At present, there are essentially two types of arguments. The purely economic argument is for food markets free from intervention and externalities. The other set of arguments may vary in the details, but stem from the underlying philosophy that the ideal path is one in which food markets are managed, with a full slate of measures in mind. Under these philosophies, the outcomes sought in our global food market system are not simply with respect to maximizing the intersection between calories, acres and dollars.
Non-financial measures are incorporated under the theory that just because something cannot be easily quantified does not mean that it has no value. Another externality that contributes to the food supply/demand problem is the nation state. Ever since modern home sapiens came into existence, humans have followed the food. Our global trade system is based on stationary humans and moving food, contrary to the system we have followed for tens of thousands of years. Modern borders create mini-crises, localized famines that are difficult to resolve.
The people cannot easily move to more agriculturally productive areas, yet trade barriers, corruption, transportation issues and other problems of the modern nation-state result in a failure to bring food from global markets to the people. This is a failure of both the supply and demand sides.

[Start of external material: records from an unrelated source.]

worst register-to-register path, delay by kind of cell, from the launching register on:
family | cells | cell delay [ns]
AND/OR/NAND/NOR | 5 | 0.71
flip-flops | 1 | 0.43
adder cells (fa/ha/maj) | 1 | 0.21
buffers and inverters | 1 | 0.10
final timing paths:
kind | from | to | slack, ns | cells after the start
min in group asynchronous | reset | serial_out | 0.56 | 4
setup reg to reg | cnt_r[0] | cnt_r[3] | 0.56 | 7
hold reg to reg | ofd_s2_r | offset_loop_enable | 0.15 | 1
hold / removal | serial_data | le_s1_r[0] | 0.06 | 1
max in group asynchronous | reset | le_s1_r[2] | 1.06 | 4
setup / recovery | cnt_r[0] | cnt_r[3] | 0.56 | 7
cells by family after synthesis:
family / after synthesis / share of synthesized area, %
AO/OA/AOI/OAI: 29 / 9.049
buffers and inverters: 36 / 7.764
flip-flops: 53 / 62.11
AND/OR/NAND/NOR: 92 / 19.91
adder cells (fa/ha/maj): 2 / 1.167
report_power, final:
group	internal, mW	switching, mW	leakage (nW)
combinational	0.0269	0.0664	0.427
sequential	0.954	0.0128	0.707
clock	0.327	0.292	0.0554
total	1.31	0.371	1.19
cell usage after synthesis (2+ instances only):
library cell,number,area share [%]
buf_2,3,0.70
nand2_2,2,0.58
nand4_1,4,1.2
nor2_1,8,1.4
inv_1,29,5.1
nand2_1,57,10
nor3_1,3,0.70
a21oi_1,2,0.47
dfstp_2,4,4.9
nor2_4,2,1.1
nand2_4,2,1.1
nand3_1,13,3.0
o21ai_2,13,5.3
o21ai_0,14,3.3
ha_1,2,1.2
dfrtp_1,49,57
==> src/include/priv_irq_defs.svh <==
`ifndef PRIV_IRQ_DEFS_SVH
`define PRIV_IRQ_DEFS_SVH

// vector numbers
`define VEC_RESET        5'h00
`define VEC_MEM_ERR      5'h01
`define VEC_INSTR_ERR    5'h02
`define VEC_FIRST_IRQ    5'h03
// slot size in bytes: two words
`define VEC_SLOT_SHIFT   3
// exception cause codes
`define CAUSE_NONE       8'h00
`define CAUSE_LINK_ACC   8'h01
`define CAUSE_AUX_PRIV   8'h02
`define CAUSE_MEM_ERR    8'h03
// status word fields
`define STW_USER_BIT     7
`define STW_E1_BIT       1
`define STW_E2_BIT       2
`define STW_ACT1_BIT     8
`define STW_ACT2_BIT     9
`define STW_EXC_BIT      10
`define STW_ARITH_CONDITION_BITS_LSB     28
`define STW_ARITH_CONDITION_BITS_MASK    32'hF000_0000
// auxiliary register numbers checked for user access
`define AUX_LOOP_BEGIN   12'h002
`define AUX_LOOP_FINISH  12'h003
`define AUX_PROG_CNT     12'h006
`define AUX_STATUS_WORD  12'h00A
`define AUX_EXT_LOW      12'h600
// reset values and build info fields
`define STW_RESET        32'h0000_0000
`define VBASE_RESET      32'h0000_0000
`define LEVEL_RESET      32'h0000_0002
`define BUILD_VERSION    8'h01
`define BUILD_COUNT_32   2'h1

`endif

==> src/include/priv_irq_pkg.sv <==
package priv_irq_pkg;
   typedef enum logic [1:0] {
      ENTRY_NONE,
      ENTRY_EXC,
      ENTRY_L2,
      ENTRY_L1
   } entry_kind_t;
endpackage
<file path="config.mk">
export PLATFORM = sky130hd
export DESIGN_NAME = tcrp_top
export DESIGN_NICKNAME = d
export VERILOG_FILES = /design/src/hdl/tcrp_chan.v /design/src/hdl/tcrp_top.v
export VERILOG_INCLUDE_DIRS = /design/src /design/src/hdl
export SDC_FILE = /design/constraint.sdc
export NUM_CORES = 1
export LEC_CHECK = 0
export BUFFER_PORTS_ARGS = -buffer_cell sky130_fd_sc_hd__buf_2
export CAP_MARGIN = 30
export CORE_MARGIN = 1
export CORE_UTILIZATION = 63
export CTS_CLUSTER_SIZE = 24
export DETAILED_ROUTE_END_ITERATION = 10
export GPL_ROUTABILITY_DRIVEN = 0
export HOLD_SLACK_MARGIN = 0.02
export PLACE_DENSITY_LB_ADDON = 0.2
export SLEW_MARGIN = 25
export SYNTH_ARGS = -nofsm -noshare
export SYNTH_HDL_FRONTEND = slang
export SYNTH_SLANG_ARGS = --single-unit
</file>
<file path="constraint.sdc">
create_clock -name CLOCK_I -period 4.3 [get_ports CLOCK_I]
set_input_delay 0.645 -clock CLOCK_I [delete_from_list [all_inputs] [get_ports CLOCK_I]]
set_output_delay 0.645 -clock CLOCK_I [all_outputs]
set_load 0.03 [all_outputs]
</file>
<file path="src/hdl/tcrp_consts.vh">
`ifndef TCRP_CONSTS_VH
`define TCRP_CONSTS_VH

// Clock rate and specified times; cycle counts are derived from these in the top module.
`define TCRP_CLK_MHZ        200
`define TCRP_PASS_NOLFD_US  200000
`define TCRP_PASS_LFD_US    350000
`define TCRP_XFER_US        6500
`define TCRP_STEP_EXT_US    160000
`define TCRP_STEP_INT_US    240000
`define TCRP_NUM_CHAN       4

// Channel word layout.
`define TCRP_VAL_HI         15
`define TCRP_VAL_LO         4
`define TCRP_FAULT_BIT      1
`define TCRP_EMPTY_HI       16'h0000
`define TCRP_EMPTY_BIT0     1'b0
`define TCRP_EMPTY_BITS23   2'b00

// Scaling span inside which status bits are carried.
`define TCRP_SCALE_MIN      16'h2710
`define TCRP_SCALE_MAX      16'hC350

// Hold-off step limit.
`define TCRP_HOLD_MAX       8'hFA

// Zero-based address bases.
`define TCRP_IREG_BASE      16'h0200
`define TCRP_HREG_BASE      16'h0600
`define TCRP_STAT_BASE      16'h0800

// Reset values and the last channel number.
`define TCRP_RST_WORD       16'h0000
`define TCRP_RST_HOLD       8'h00
`define TCRP_RST_CNT        27'h000_0000
`define TCRP_RST_CHAN       2'h0
`define TCRP_CHAN_LAST      2'h3

`endif

</file>
<file path="src/hdl/tcrp_chan.v">
`timescale 1ns/100ps
`include "tcrp_consts.vh"

module tcrp_chan (
    input  wire        clk_i,        // System clock.
    input  wire        rst_i,        // Synchronous reset, active high.
    input  wire        load_i,       // One-cycle pulse: a new conversion result for this channel.
    input  wire [15:0] value_i,      // Unsigned conversion result.
    input  wire        fault_i,      // Line fault seen in this conversion.
    input  wire        lfd_en_i,     // Line fault detection enabled.
    input  wire        stat_en_i,    // Status bits carried in the low nibble.
    input  wire [7:0]  steps_i,      // Hold-off length in steps, already clamped.
    input  wire        step_tick_i,  // One-cycle pulse per hold-off step.
    output wire [15:0] word_o        // Packed channel word.
);

    reg  [15:0] word_r;
    reg  [15:0] word_nxt;
    reg         fault_r;
    reg         fault_nxt;
    reg  [7:0]  hold_r;
    reg  [7:0]  hold_nxt;
    wire        fault_now;
    wire [15:0] packed_w;

    assign fault_now = lfd_en_i & fault_i;

    // Status form keeps the 12-bit value on top; otherwise the whole result is passed.
    assign packed_w = stat_en_i ?
                      {value_i[`TCRP_VAL_HI:`TCRP_VAL_LO], `TCRP_EMPTY_BITS23,
                       fault_now, `TCRP_EMPTY_BIT0} :
                      value_i;

    always @* begin
        word_nxt  = word_r;
        fault_nxt = fault_r;
        hold_nxt  = hold_r;
        if (step_tick_i && hold_r != `TCRP_RST_HOLD) begin
            hold_nxt = hold_r - 8'h01;
        end
        if (load_i) begin
            fault_nxt = fault_now;
            if (fault_now) begin
                hold_nxt = `TCRP_RST_HOLD;
                word_nxt = packed_w;
            end else if (fault_r && steps_i != `TCRP_RST_HOLD) begin
                // Fault has just cleared: keep the faulted word while the hold-off runs.
                hold_nxt = steps_i;
            end else if (hold_r == `TCRP_RST_HOLD) begin
                word_nxt = packed_w;
            end
        end
    end

    always @(posedge clk_i) begin
        if (rst_i) begin
            word_r  <= `TCRP_RST_WORD;
            fault_r <= 1'b0;
            hold_r  <= `TCRP_RST_HOLD;
        end else begin
            word_r  <= word_nxt;
            fault_r <= fault_nxt;
            hold_r  <= hold_nxt;
        end
    end

    assign word_o = word_r;

endmodule // tcrp_chan

</file>
<file path="src/hdl/tcrp_top.v">
// Overview of operation
// - A full conversion pass over the four channels takes at most 200 ms with line fault detection off.
// - A full conversion pass over the four channels takes at most 350 ms with line fault detection on.
// - One channel word goes to the communication unit every 6.5 ms, independent of conversion.
// - Channel words go out one after the other, so a full set needs four transfer periods.
// - Each process value is an unsigned integer from 0 to 65535.
// - Each channel is one 16-bit word whose lowest four bits carry status.
// - Status bits are left out when the scaling lies outside 10000 to 50000.
// - Bit 1 flags a line fault (1 = error) and bits 0, 2 and 3 are zero.
// - Bits 4 to 15 hold the 12-bit measured value.
// - All four channel words share one layout and the block has no output data.
// - Status bit address is 2048 plus eight times the slot plus the bit number minus one.
// - Allocated process data is also read from holding registers starting at 1536.
// - Broken leads are detected per channel and detection can be switched off.
// - After a fault clears, values are withheld for 0 to 250 steps of 160 ms (external) or 240 ms (internal).
// - Temperatures are resolved with 16 bits.
`timescale 1ns/100ps
`include "tcrp_consts.vh"

module tcrp_top #(
    parameter [26:0] PASS_NOLFD_CYC = `TCRP_PASS_NOLFD_US * `TCRP_CLK_MHZ,  // Pass time, detection off.
    parameter [26:0] PASS_LFD_CYC   = `TCRP_PASS_LFD_US * `TCRP_CLK_MHZ,    // Pass time, detection on.
    parameter [26:0] XFER_CYC       = `TCRP_XFER_US * `TCRP_CLK_MHZ,        // Transfer period.
    parameter [26:0] STEP_EXT_CYC   = `TCRP_STEP_EXT_US * `TCRP_CLK_MHZ,    // Hold-off step, external junction.
    parameter [26:0] STEP_INT_CYC   = `TCRP_STEP_INT_US * `TCRP_CLK_MHZ     // Hold-off step, internal junction.
) (
    input  wire        CLOCK_I,          // System clock, 200 MHz.
    input  wire        RST_I,            // Synchronous reset, active high.
    input  wire        ADC_VALID_I,      // Front end result ready, level, from pins.
    input  wire [15:0] ADC_DATA_I,       // Front end result, stable while valid is high.
    input  wire        ADC_FAULT_I,      // Front end lead breakage seen, stable with data.
    input  wire        LFD_EN_I,         // Line fault detection on.
    input  wire        CJ_EXT_I,         // External cold junction selected.
    input  wire [7:0]  HOLD_STEPS_I,     // Hold-off length in steps.
    input  wire [15:0] SCALE_START_I,    // Scaling start point.
    input  wire [15:0] SCALE_END_I,      // Scaling end point.
    input  wire [3:0]  SLOT_I,           // Backplane slot number.
    input  wire [15:0] ALLOC_BASE_I,     // Allocated holding-register address of channel 1.
    output reg         CONV_REQ_O,       // One-cycle pulse: start a conversion.
    output reg  [1:0]  CONV_CHAN_O,      // Channel to convert.
    output reg         CONV_LFD_O,       // Run the lead check in this conversion.
    output reg         COM_STROBE_O,     // One-cycle pulse: channel word valid.
    output reg  [1:0]  COM_CHAN_O,       // Channel of the word.
    output reg  [15:0] COM_WORD_O,       // Packed channel word.
    output reg  [15:0] COM_IREG_ADDR_O,  // Slot-based input register address.
    output reg  [15:0] COM_HREG_ADDR_O,  // Allocated holding register address.
    output reg  [15:0] COM_STAT_ADDR_O   // Discrete input address of the word's fault bit.
);

    localparam [1:0] S_REQ  = 2'b01;
    localparam [1:0] S_WAIT = 2'b10;

    localparam [26:0] SLOT_NOLFD_CYC = PASS_NOLFD_CYC / `TCRP_NUM_CHAN;
    localparam [26:0] SLOT_LFD_CYC   = PASS_LFD_CYC / `TCRP_NUM_CHAN;

    // Two-stage synchronisers for every pin-level input.
    localparam integer SW = 1 + 16 + 1 + 1 + 1 + 8 + 16 + 16 + 4 + 16;

    wire [SW-1:0] pins_w;
    reg  [SW-1:0] sync1_r;
    reg  [SW-1:0] sync2_r;
    reg           valid_d_r;

    assign pins_w = {ADC_VALID_I, ADC_DATA_I, ADC_FAULT_I, LFD_EN_I, CJ_EXT_I, HOLD_STEPS_I,
                     SCALE_START_I, SCALE_END_I, SLOT_I, ALLOC_BASE_I};

    always @(posedge CLOCK_I) begin
        if (RST_I) begin
            sync1_r   <= {SW{1'b0}};
            sync2_r   <= {SW{1'b0}};
            valid_d_r <= 1'b0;
        end else begin
            sync1_r   <= pins_w;
            sync2_r   <= sync1_r;
            valid_d_r <= sync2_r[SW-1];
        end
    end

    wire        s_valid  = sync2_r[SW-1];
    wire [15:0] s_data   = sync2_r[SW-2:SW-17];
    wire        s_fault  = sync2_r[SW-18];
    wire        s_lfd    = sync2_r[SW-19];
    wire        s_cjext  = sync2_r[SW-20];
    wire [7:0]  s_steps  = sync2_r[SW-21:SW-28];
    wire [15:0] s_sstart = sync2_r[SW-29:SW-44];
    wire [15:0] s_send   = sync2_r[SW-45:SW-60];
    wire [3:0]  s_slot   = sync2_r[SW-61:SW-64];
    wire [15:0] s_alloc  = sync2_r[15:0];

    wire        result_w = s_valid & ~valid_d_r;
    wire [7:0]  steps_w  = (s_steps > `TCRP_HOLD_MAX) ? `TCRP_HOLD_MAX : s_steps;
    wire        stat_en_w = (s_sstart >= `TCRP_SCALE_MIN) && (s_sstart <= `TCRP_SCALE_MAX) &&
                            (s_send >= `TCRP_SCALE_MIN) && (s_send <= `TCRP_SCALE_MAX);

    // Conversion sequencer: each channel gets a quarter of the pass time.
    reg  [1:0]  state_r;
    reg  [1:0]  state_nxt;
    reg  [1:0]  conv_chan_r;
    reg  [1:0]  conv_chan_nxt;
    reg  [26:0] conv_cnt_r;
    reg  [26:0] conv_cnt_nxt;
    reg         conv_lfd_r;
    reg         conv_lfd_nxt;
    wire [26:0] slot_len_w = conv_lfd_r ? SLOT_LFD_CYC : SLOT_NOLFD_CYC;

    always @* begin
        state_nxt     = state_r;
        conv_chan_nxt = conv_chan_r;
        conv_cnt_nxt  = conv_cnt_r;
        conv_lfd_nxt  = conv_lfd_r;
        case (state_r)
            S_REQ: begin
                conv_cnt_nxt = `TCRP_RST_CNT;
                state_nxt    = S_WAIT;
            end
            S_WAIT: begin
                // The request state takes one cycle of the slot, so waiting ends one count early.
                if (conv_cnt_r >= slot_len_w - 27'h000_0002) begin
                    conv_cnt_nxt  = `TCRP_RST_CNT;
                    conv_chan_nxt = conv_chan_r + 2'h1;
                    // Detection mode only changes between passes.
                    if (conv_chan_r == `TCRP_CHAN_LAST) begin
                        conv_lfd_nxt = s_lfd;
                    end
                    state_nxt = S_REQ;
                end else begin
                    conv_cnt_nxt = conv_cnt_r + 27'h000_0001;
                end
            end
            default: begin
                state_nxt     = S_REQ;
                conv_chan_nxt = `TCRP_RST_CHAN;
                conv_cnt_nxt  = `TCRP_RST_CNT;
            end
        endcase
    end

    always @(posedge CLOCK_I) begin
        if (RST_I) begin
            state_r     <= S_REQ;
            conv_chan_r <= `TCRP_RST_CHAN;
            conv_cnt_r  <= `TCRP_RST_CNT;
            conv_lfd_r  <= 1'b0;
            CONV_REQ_O  <= 1'b0;
            CONV_CHAN_O <= `TCRP_RST_CHAN;
            CONV_LFD_O  <= 1'b0;
        end else begin
            state_r     <= state_nxt;
            conv_chan_r <= conv_chan_nxt;
            conv_cnt_r  <= conv_cnt_nxt;
            conv_lfd_r  <= conv_lfd_nxt;
            CONV_REQ_O  <= (state_r == S_REQ);
            CONV_CHAN_O <= conv_chan_r;
            CONV_LFD_O  <= conv_lfd_r;
        end
    end

    // Hold-off step divider; its period follows the cold junction choice.
    reg  [26:0] step_cnt_r;
    reg         step_tick_r;
    wire [26:0] step_len_w = s_cjext ? STEP_EXT_CYC : STEP_INT_CYC;

    always @(posedge CLOCK_I) begin
        if (RST_I) begin
            step_cnt_r  <= `TCRP_RST_CNT;
            step_tick_r <= 1'b0;
        end else if (step_cnt_r >= step_len_w - 27'h000_0001) begin
            step_cnt_r  <= `TCRP_RST_CNT;
            step_tick_r <= 1'b1;
        end else begin
            step_cnt_r  <= step_cnt_r + 27'h000_0001;
            step_tick_r <= 1'b0;
        end
    end

    // One packer per channel; all share the same layout.
    wire [15:0] word_w [0:`TCRP_NUM_CHAN-1];

    genvar gi;
    generate
        for (gi = 0; gi < `TCRP_NUM_CHAN; gi = gi + 1) begin : g_chan
            tcrp_chan u_chan (
                .clk_i       (CLOCK_I),
                .rst_i       (RST_I),
                .load_i      (result_w && (conv_chan_r == gi)),
                .value_i     (s_data),
                .fault_i     (s_fault),
                .lfd_en_i    (conv_lfd_r),
                .stat_en_i   (stat_en_w),
                .steps_i     (steps_w),
                .step_tick_i (step_tick_r),
                .word_o      (word_w[gi])
            );
        end
    endgenerate

    // Transfer scheduler: one word per period, channels in turn.
    reg  [26:0] xfer_cnt_r;
    reg  [1:0]  xfer_chan_r;

    always @(posedge CLOCK_I) begin
        if (RST_I) begin
            xfer_cnt_r      <= `TCRP_RST_CNT;
            xfer_chan_r     <= `TCRP_RST_CHAN;
            COM_STROBE_O    <= 1'b0;
            COM_CHAN_O      <= `TCRP_RST_CHAN;
            COM_WORD_O      <= `TCRP_RST_WORD;
            COM_IREG_ADDR_O <= `TCRP_RST_WORD;
            COM_HREG_ADDR_O <= `TCRP_RST_WORD;
            COM_STAT_ADDR_O <= `TCRP_RST_WORD;
        end else if (xfer_cnt_r >= XFER_CYC - 27'h000_0001) begin
            xfer_cnt_r      <= `TCRP_RST_CNT;
            xfer_chan_r     <= xfer_chan_r + 2'h1;
            COM_STROBE_O    <= 1'b1;
            COM_CHAN_O      <= xfer_chan_r;
            COM_WORD_O      <= word_w[xfer_chan_r];
            COM_IREG_ADDR_O <= `TCRP_IREG_BASE + {11'h000, s_slot, 1'b0}
                               + {14'h0000, xfer_chan_r};
            COM_HREG_ADDR_O <= `TCRP_HREG_BASE + s_alloc
                               + {14'h0000, xfer_chan_r};
            COM_STAT_ADDR_O <= `TCRP_STAT_BASE + {9'h000, s_slot, 3'h0}
                               + {14'h0000, xfer_chan_r};
        end else begin
            xfer_cnt_r      <= xfer_cnt_r + 27'h000_0001;
            COM_STROBE_O    <= 1'b0;
        end
    end

endmodule // tcrp_top

</file>
===== src/pll_ctl_pkg.sv =====
package pll_ctl_pkg;

    // ****************************************
    // Register offsets
    // ****************************************
    localparam logic [7:0] ADDR_LOOP_CONTROL = 8'h36;
    localparam logic [7:0] ADDR_BANDWIDTH_CONTROL = 8'h37;
    localparam logic [7:0] ADDR_MULTIPLIER_HIGH = 8'h38;
    localparam logic [7:0] ADDR_MULTIPLIER_LOW = 8'h39;
    localparam logic [7:0] ADDR_VCO_LINEAR_RANGE = 8'h3A;
    localparam logic [7:0] ADDR_REFERENCE_DIVIDER = 8'h3B;

    // ****************************************
    // Field positions
    // ****************************************
    localparam int BIT_IRQ_ENABLE = 7;
    localparam int BIT_IRQ_FLAG = 6;
    localparam int BIT_LOOP_ON = 5;
    localparam int BIT_BASE_SEL = 4;
    localparam int BIT_PRE_LO = 2;
    localparam int BIT_VPR_LO = 0;
    localparam int BIT_AUTO = 7;
    localparam int BIT_LOCK = 6;
    localparam int BIT_ACQ = 5;

    // ****************************************
    // Reset values
    // ****************************************
    localparam logic [11:0] RESET_MULTIPLIER = 12'h040;
    localparam logic [7:0] RESET_LINEAR_RANGE = 8'h40;
    localparam logic [3:0] RESET_REF_DIVIDER = 4'h1;
    localparam logic RESET_LOOP_ON = 1'b1;

    // ****************************************
    // Timing of the clock switch
    // ****************************************
    localparam int SWITCH_SOURCE_CYCLES = 3;

    typedef struct packed {
        logic [7:0] addr;
        logic [7:0] wdata;
        logic wr;
        logic rd;
    } bus_req_t;

    typedef enum logic [1:0] {
        SW_IDLE = 2'b00,
        SW_OLD = 2'b01,
        SW_NEW = 2'b10
    } switch_state_t;

endpackage
## config.mk

```make
export PLATFORM = sky130hd
export DESIGN_NAME = iopc_top
export DESIGN_NICKNAME = d
export VERILOG_FILES = /design/src/logic/iopc_pkg.sv /design/src/logic/iopc_top.sv
export SDC_FILE = /design/constraint.sdc
export NUM_CORES = 1
export LEC_CHECK = 0
export BUFFER_PORTS_ARGS = -buffer_cell sky130_fd_sc_hd__buf_2
export CORE_ASPECT_RATIO = 0.6
export CORE_UTILIZATION = 36
export CTS_BUF_LIST = sky130_fd_sc_hd__clkbuf_8
export CTS_CLUSTER_DIAMETER = 200
export DETAILED_ROUTE_END_ITERATION = 8
export GPL_TIMING_DRIVEN = 0
export HOLD_SLACK_MARGIN = 0.05
export PLACE_DENSITY = 0.69
export REMOVE_ABC_BUFFERS = 1
export SLEW_MARGIN = 15
export SYNTH_ARGS = -nofsm -noshare
export SYNTH_HDL_FRONTEND = slang
export SYNTH_SLANG_ARGS = --single-unit
```

## constraint.sdc

```tcl
create_clock -name sys_clk -period 2.4 [get_ports sys_clk]
set_input_delay 0.72 -clock sys_clk [delete_from_list [all_inputs] [get_ports sys_clk]]
set_output_delay 0.72 -clock sys_clk [all_outputs]
set_load 0.1 [all_outputs]
```
==> config.mk <==
export PLATFORM = sky130hd
export DESIGN_NAME = clk_port
export DESIGN_NICKNAME = d
export VERILOG_FILES = /design/src/rtl/clk_port_pkg.sv /design/src/rtl/clk_port.sv
export VERILOG_INCLUDE_DIRS = /design/src /design/src/rtl
export SDC_FILE = /design/constraint.sdc
export NUM_CORES = 1
export LEC_CHECK = 0
export ABC_AREA = 1
export BUFFER_PORTS_ARGS = -buffer_cell sky130_fd_sc_hd__buf_4
export CORE_MARGIN = 3
export CORE_UTILIZATION = 60
export CTS_CLUSTER_DIAMETER = 200
export DETAILED_ROUTE_END_ITERATION = 12
export PLACE_DENSITY = 0.88
export SLEW_MARGIN = 30
export SYNTH_ARGS = -nofsm -noshare
export SYNTH_HDL_FRONTEND = slang
export SYNTH_SLANG_ARGS = --single-unit
==> constraint.sdc <==
create_clock -name clk_in -period 4.2 [get_ports clk_in]
set_input_delay 0.84 -clock clk_in [delete_from_list [all_inputs] [get_ports clk_in]]
set_output_delay 0.84 -clock clk_in [all_outputs]
set_load 0.01 [all_outputs]
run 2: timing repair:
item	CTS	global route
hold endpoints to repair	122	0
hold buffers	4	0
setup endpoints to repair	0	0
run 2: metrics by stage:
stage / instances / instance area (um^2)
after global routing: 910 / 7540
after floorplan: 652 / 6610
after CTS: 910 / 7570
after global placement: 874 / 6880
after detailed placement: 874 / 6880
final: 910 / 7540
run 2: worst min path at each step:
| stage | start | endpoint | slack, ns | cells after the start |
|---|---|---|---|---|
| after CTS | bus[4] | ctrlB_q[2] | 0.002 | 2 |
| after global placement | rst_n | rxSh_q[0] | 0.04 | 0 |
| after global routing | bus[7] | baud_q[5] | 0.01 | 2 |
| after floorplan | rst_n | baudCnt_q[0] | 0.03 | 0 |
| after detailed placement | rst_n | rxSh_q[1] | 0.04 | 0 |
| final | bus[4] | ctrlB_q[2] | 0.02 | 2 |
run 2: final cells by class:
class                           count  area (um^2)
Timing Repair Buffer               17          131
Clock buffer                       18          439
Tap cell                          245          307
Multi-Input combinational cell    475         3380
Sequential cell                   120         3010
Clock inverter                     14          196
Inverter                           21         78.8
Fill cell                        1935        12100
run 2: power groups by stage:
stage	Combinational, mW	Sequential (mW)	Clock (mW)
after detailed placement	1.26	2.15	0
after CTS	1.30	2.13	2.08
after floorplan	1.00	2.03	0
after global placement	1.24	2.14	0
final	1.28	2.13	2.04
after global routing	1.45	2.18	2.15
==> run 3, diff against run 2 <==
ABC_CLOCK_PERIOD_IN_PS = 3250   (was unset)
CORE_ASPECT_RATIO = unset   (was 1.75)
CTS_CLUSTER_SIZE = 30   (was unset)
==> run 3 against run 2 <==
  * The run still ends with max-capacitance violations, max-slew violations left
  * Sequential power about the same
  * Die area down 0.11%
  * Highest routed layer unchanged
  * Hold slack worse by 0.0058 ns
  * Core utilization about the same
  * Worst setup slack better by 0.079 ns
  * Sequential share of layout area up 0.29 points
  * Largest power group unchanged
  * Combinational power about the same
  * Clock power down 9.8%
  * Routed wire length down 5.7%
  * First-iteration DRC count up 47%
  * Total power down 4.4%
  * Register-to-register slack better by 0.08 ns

If people are allowed to move more freely to the areas of surplus food production, these two sides come together.
While massive migration is typically viewed by policy makers as a problem -- the coming of a great crisis (Eide & Kracht, 2009) -- it is in fact the historically proven solution to food supply problems. For abundant nations to fear an influx of people that they can easily feed is nothing short of xenophobia. Freeing human movement will alleviate a large portion of short-term, temporary hunger. It may not, however, alleviate long-term hunger when the physical limits of the earth are reached, but then neither will trade.
The Way Forward From a purely economic point-of-view, it is the maximization of the intersection between calories, acres and dollars that we should seek. Producing the most food energy on the most arable land for the fewest dollars should be the ultimate goal of food policy. This approach would involve the removal of all barriers and externalities. Food markets today are rendered inefficient by subsidies, trade barriers and the rejection of innovation.
While such approaches may not compromise our ability to feed ourselves today, they may in future as the population increase brings us to the limits of our planet's physical capabilities. Even the modern notion of free trade is unacceptable to meet this lofty end goal. The current global trading system even when free is often subject to a high degree of regulation, the result being that the system benefits some nations while putting others at.